Вот уже несколько лет он не отделял себя от комбината – огромного, дыщащего жаром и копотью чудовища, раскинувшегося на доброй сотне гектаров посреди сибирской равнины, – с бесконечными лентами прокатных станов, с бенгальскими огнями углерода, сгорающего над льющимся в ковши чугуном, с тяжелыми толкачами, снующими, подобно медлительному гигантскому челноку, вдоль узких бойниц коксовых батарей.
Ему было бы легче болеть в Ахтарске – но о перелете нечего было и думать, и генеральному директору оставалось тосковать – в то самое время, когда комбинат трясло и лихорадило.
Финансовые неурядицы не проходят бесследно для собственно производства: интриги банка влекли за собой беспокойство партнеров, беспокойство партнеров заставляло их диктовать комбинату невыгодные финансовые условия, невыгодные условия кончались переменой марок углей и поставщиков руды, и от этого возникали десятки технологических проблем, которые надо было решать на месте, стоя обеими ногами на утоптанном, усыпанным углем снегу возле коксовой батареи, а вовсе не по телефону из московской больницы.

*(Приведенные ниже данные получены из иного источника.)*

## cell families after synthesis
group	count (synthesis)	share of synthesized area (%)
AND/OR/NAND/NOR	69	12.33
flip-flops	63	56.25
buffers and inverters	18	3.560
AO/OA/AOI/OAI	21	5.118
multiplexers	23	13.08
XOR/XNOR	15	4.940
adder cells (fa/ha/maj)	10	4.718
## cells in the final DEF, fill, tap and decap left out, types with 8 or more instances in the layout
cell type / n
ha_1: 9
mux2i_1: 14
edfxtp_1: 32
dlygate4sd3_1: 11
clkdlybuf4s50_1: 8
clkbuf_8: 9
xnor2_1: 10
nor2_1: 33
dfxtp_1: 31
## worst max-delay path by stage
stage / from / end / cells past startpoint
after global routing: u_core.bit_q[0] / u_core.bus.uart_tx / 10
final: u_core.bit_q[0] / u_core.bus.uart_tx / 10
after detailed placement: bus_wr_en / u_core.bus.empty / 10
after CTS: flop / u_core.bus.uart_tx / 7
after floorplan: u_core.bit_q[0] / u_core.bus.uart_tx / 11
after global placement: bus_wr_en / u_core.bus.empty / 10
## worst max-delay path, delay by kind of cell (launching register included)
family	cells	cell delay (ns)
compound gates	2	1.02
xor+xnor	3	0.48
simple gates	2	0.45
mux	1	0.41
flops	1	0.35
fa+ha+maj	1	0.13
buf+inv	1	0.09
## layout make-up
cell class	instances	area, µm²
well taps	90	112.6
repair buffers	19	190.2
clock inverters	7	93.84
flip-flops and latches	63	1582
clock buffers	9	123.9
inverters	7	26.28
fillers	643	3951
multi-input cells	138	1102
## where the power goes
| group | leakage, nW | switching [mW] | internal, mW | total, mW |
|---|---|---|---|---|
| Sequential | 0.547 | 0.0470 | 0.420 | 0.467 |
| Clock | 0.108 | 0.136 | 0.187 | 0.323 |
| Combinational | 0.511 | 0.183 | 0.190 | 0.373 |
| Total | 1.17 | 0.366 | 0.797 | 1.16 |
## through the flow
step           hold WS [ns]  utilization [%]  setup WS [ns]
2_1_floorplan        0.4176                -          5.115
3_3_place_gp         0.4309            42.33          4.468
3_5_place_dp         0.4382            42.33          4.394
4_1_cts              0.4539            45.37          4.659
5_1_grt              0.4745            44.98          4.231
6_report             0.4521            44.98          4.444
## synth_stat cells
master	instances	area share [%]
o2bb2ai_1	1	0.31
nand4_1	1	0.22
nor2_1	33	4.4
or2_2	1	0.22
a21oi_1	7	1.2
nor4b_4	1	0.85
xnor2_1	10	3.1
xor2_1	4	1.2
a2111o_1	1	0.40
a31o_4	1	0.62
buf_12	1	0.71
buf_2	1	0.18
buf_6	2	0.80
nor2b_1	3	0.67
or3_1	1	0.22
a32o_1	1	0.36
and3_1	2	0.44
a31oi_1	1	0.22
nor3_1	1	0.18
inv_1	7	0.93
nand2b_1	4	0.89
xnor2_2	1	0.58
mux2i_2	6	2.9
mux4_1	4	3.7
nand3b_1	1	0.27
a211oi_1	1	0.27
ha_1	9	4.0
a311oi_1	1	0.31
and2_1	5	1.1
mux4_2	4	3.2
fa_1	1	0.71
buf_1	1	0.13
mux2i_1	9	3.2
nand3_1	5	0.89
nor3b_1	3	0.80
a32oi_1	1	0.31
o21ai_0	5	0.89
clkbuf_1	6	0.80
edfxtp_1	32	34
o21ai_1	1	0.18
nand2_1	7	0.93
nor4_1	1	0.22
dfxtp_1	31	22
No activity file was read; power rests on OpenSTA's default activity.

В середине декабря, чтобы проучить зарвавшихся поставщиков, Извольский приказал перейти на руду с Черемшинского ГОКа, перерыв в поставках составил почти неделю, и всю неделю домны и аглофабрика были вынуждены довольствоваться сухим пайком старых запасов. Извольский распорядился уменьшить загрузку домен, на пятой домне, самой крупной в Азии, выдававшей до восьми тысяч тонн чугуна в сутки, снизили форсировку.

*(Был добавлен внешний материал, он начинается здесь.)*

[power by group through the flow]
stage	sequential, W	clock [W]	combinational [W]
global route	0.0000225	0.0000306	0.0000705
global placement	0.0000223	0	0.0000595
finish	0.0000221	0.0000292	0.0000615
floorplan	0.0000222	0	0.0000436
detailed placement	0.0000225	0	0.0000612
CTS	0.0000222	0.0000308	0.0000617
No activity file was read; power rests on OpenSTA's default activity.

Пятая домна, более известная на комбинате как «Ивановна», была любимицей Извольского и работала как часы, – нагрузка на ней не уменьшалась даже во время летних шахтерских забастовок. Но из-за снижения форсировки и перемены в составе сырья с домной вдруг что-то приключилось, выход металла резко уменьшился, все руководство комбината неделю не вылезало от пятой домны, а Извольский, в Москве, бессильно бранился по телефону, чувствовал, что только отрывает людей от дела, – и от этого бранился еще больше.

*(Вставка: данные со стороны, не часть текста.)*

File: src/rtl/mac_operand_sequencer.sv
// Fetches paired A/B operands from two sector memory ports and streams them to a MAC.
// Latency: RD_LAT cycles from read issue to FIFO push, plus one cycle until op_valid.
// Backpressure: op_ready stalls the FIFO head, and reads stop while FIFO plus in-flight reads is full.

module mac_operand_fifo #(
    parameter int W     = 33,
    parameter int DEPTH = 2,
    parameter int CW    = $clog2(DEPTH + 1)
) (
    input  logic          clock,
    input  logic          rst_n,
    input  logic          push_vld,
    input  logic [W-1:0]  push_dat,
    input  logic          pop_rdy,
    output logic          pop_vld,
    output logic [W-1:0]  pop_dat,
    output logic [CW-1:0] occ
);
    localparam int PW = (DEPTH > 1) ? $clog2(DEPTH) : 1;

    logic [W-1:0]  mem [DEPTH];
    logic [PW-1:0] wr_ptr;
    logic [PW-1:0] rd_ptr;
    logic          do_pop;

    function automatic logic [PW-1:0] ptr_inc(input logic [PW-1:0] p);
        return (p == PW'(DEPTH - 1)) ? '0 : p + 1'b1;
    endfunction

    assign pop_vld = (occ != '0);
    assign pop_dat = mem[rd_ptr];
    assign do_pop  = pop_vld & pop_rdy;

    always_ff @(posedge clock or negedge rst_n) begin
        if (!rst_n) begin
            wr_ptr <= '0;
            rd_ptr <= '0;
            occ    <= '0;
            for (int i = 0; i < DEPTH; i++) begin
                mem[i] <= '0;
            end
        end else begin
            if (push_vld) begin
                mem[wr_ptr] <= push_dat;
                wr_ptr      <= ptr_inc(wr_ptr);
            end
            if (do_pop) begin
                rd_ptr <= ptr_inc(rd_ptr);
            end
            case ({push_vld, do_pop})
                2'b10:   occ <= occ + CW'(1);
                2'b01:   occ <= occ - CW'(1);
                default: occ <= occ;
            endcase
        end
    end
endmodule

module mac_operand_sequencer #(
    parameter int RD_LAT     = 1,
    parameter int FIFO_DEPTH = 2
) (
    input  logic        clock,
    input  logic        rst_n,
    input  logic        start,
    input  logic [3:0]  sec_a,
    input  logic [3:0]  sec_b,
    input  logic [3:0]  base_addr,
    input  logic [4:0]  count,
    output logic [3:0]  read_add_1,
    output logic [3:0]  read_add_2,
    output logic [3:0]  read_sector_selector_1,
    output logic [3:0]  read_sector_selector_2,
    input  logic [15:0] read_data_1,
    input  logic [15:0] read_data_2,
    output logic [15:0] op_a,
    output logic [15:0] op_b,
    output logic        op_valid,
    input  logic        op_ready,
    output logic        op_last,
    output logic        busy,
    output logic        done
);
    localparam int CW = $clog2(FIFO_DEPTH + 1);

    typedef enum logic [1:0] {IDLE, ISSUE, DRAIN, FIN} state_t;

    typedef struct packed {
        logic        last;
        logic [15:0] a;
        logic [15:0] b;
    } pair_t;

    state_t        state;
    logic [4:0]    count_q;
    logic [4:0]    issued_q;
    logic [4:0]    pushed_q;
    logic [CW-1:0] occ;
    logic [CW:0]   pending;
    logic          in_flight;
    logic          issue;
    logic          push_vld;
    pair_t         push_dat;
    pair_t         head;
    logic          fifo_vld;
    logic          accept;

    // Credit check counts reads still on their way so the FIFO can never overflow.
    assign pending = {1'b0, occ} + (CW + 1)'(in_flight);
    assign issue   = (state == ISSUE) && (pending < (CW + 1)'(FIFO_DEPTH));

    generate
        if (RD_LAT == 0) begin : g_comb_rd
            assign in_flight = 1'b0;
            assign push_vld  = issue;
        end else begin : g_reg_rd
            logic rd_pend_q;
            always_ff @(posedge clock or negedge rst_n) begin
                if (!rst_n) begin
                    rd_pend_q <= 1'b0;
                end else begin
                    rd_pend_q <= issue;
                end
            end
            assign in_flight = rd_pend_q;
            assign push_vld  = rd_pend_q;
        end
    endgenerate

    assign push_dat.last = (pushed_q == count_q - 5'd1);
    assign push_dat.a    = read_data_1;
    assign push_dat.b    = read_data_2;

    mac_operand_fifo #(
        .W     ($bits(pair_t)),
        .DEPTH (FIFO_DEPTH),
        .CW    (CW)
    ) u_fifo (
        .clock    (clock),
        .rst_n    (rst_n),
        .push_vld (push_vld),
        .push_dat (push_dat),
        .pop_rdy  (op_ready),
        .pop_vld  (fifo_vld),
        .pop_dat  (head),
        .occ      (occ)
    );

    // Data lines read as zero whenever no pair is offered.
    assign op_valid = fifo_vld;
    assign op_a     = fifo_vld ? head.a : 16'd0;
    assign op_b     = fifo_vld ? head.b : 16'd0;
    assign op_last  = fifo_vld & head.last;
    assign accept   = op_valid & op_ready;

    always_ff @(posedge clock or negedge rst_n) begin
        if (!rst_n) begin
            state                  <= IDLE;
            count_q                <= '0;
            issued_q               <= '0;
            pushed_q               <= '0;
            read_add_1             <= '0;
            read_add_2             <= '0;
            read_sector_selector_1 <= '0;
            read_sector_selector_2 <= '0;
            busy                   <= 1'b0;
            done                   <= 1'b0;
        end else begin
            done <= 1'b0;
            if (push_vld) begin
                pushed_q <= pushed_q + 5'd1;
            end
            case (state)
                IDLE: begin
                    if (start) begin
                        read_sector_selector_1 <= sec_a;
                        read_sector_selector_2 <= sec_b;
                        read_add_1             <= base_addr;
                        read_add_2             <= base_addr;
                        count_q                <= count;
                        issued_q               <= '0;
                        pushed_q               <= '0;
                        busy                   <= 1'b1;
                        if (count == 5'd0) begin
                            state <= FIN;
                            done  <= 1'b1;
                        end else begin
                            state <= ISSUE;
                        end
                    end
                end
                ISSUE: begin
                    if (issue) begin
                        read_add_1 <= read_add_1 + 4'd1;
                        read_add_2 <= read_add_2 + 4'd1;
                        issued_q   <= issued_q + 5'd1;
                        if (issued_q + 5'd1 == count_q) begin
                            state <= DRAIN;
                        end
                    end
                end
                DRAIN: begin
                    if (accept && op_last) begin
                        state <= FIN;
                        done  <= 1'b1;
                    end
                end
                FIN: begin
                    state <= IDLE;
                    busy  <= 1'b0;
                end
                default: state <= IDLE;
            endcase
        end
    end
endmodule

File: config.mk
export PLATFORM = sky130hd
export DESIGN_NAME = mac_operand_sequencer
export DESIGN_NICKNAME = d
export VERILOG_FILES = /design/src/rtl/mac_operand_sequencer.sv
export SDC_FILE = /design/constraint.sdc
export NUM_CORES = 1
export LEC_CHECK = 0
export ABC_AREA = 0
export CELL_PAD_IN_SITES_DETAIL_PLACEMENT = 1
export CELL_PAD_IN_SITES_GLOBAL_PLACEMENT = 1
export CORE_UTILIZATION = 42
export CTS_BUF_LIST = sky130_fd_sc_hd__clkbuf_8
export CTS_CLUSTER_SIZE = 24
export DETAILED_ROUTE_END_ITERATION = 8
export HOLD_SLACK_MARGIN = 0.02
export PLACE_DENSITY = 0.87
export SLEW_MARGIN = 20
export SYNTH_ARGS = -nofsm -noshare
export SYNTH_HDL_FRONTEND = slang
export SYNTH_SLANG_ARGS = --single-unit
File: constraint.sdc
create_clock -name clock -period 2.25 [get_ports clock]
set_clock_uncertainty 0.1 [all_clocks]
set_input_delay 0.3375 -clock clock [delete_from_list [all_inputs] [get_ports clock]]
set_output_delay 0.3375 -clock clock [all_outputs]
set_load 0.05 [all_outputs]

Беда с домной была в самом разгаре, когда потихоньку поправлявшийся Извольский внезапно подхватил грипп от одной из медсестер. И не какой-то простой, а скверный, с высочайшей температурой, из тех, что в двадцатых годах именовались «испанкой». Ирина заразилась от него, и ее увезли болеть в гостиницу.
Служба безопасности ходила на ушах, медсестру проверили, опасаясь изощренного коварства банка, но так ничего достоверного найти не смогли и удовольствовались тем, что выгнали ее с работы.
Денис вернулся из Швейцарии 31-го декабря и сразу поехал в больницу. Извольского вновь перевели в реанимацию, он лежал весь красный и неподвижный, накачанный какими-то дурными антибиотиками, и, казалось, почти не слышал ничего, в чем ему отчитывался Денис. Только в конце разговора веки его слегка дрогнули и поползли вбок, как люки, закрывающие шахты баллистических ракет, мутно-голубые глаза глянули на зама.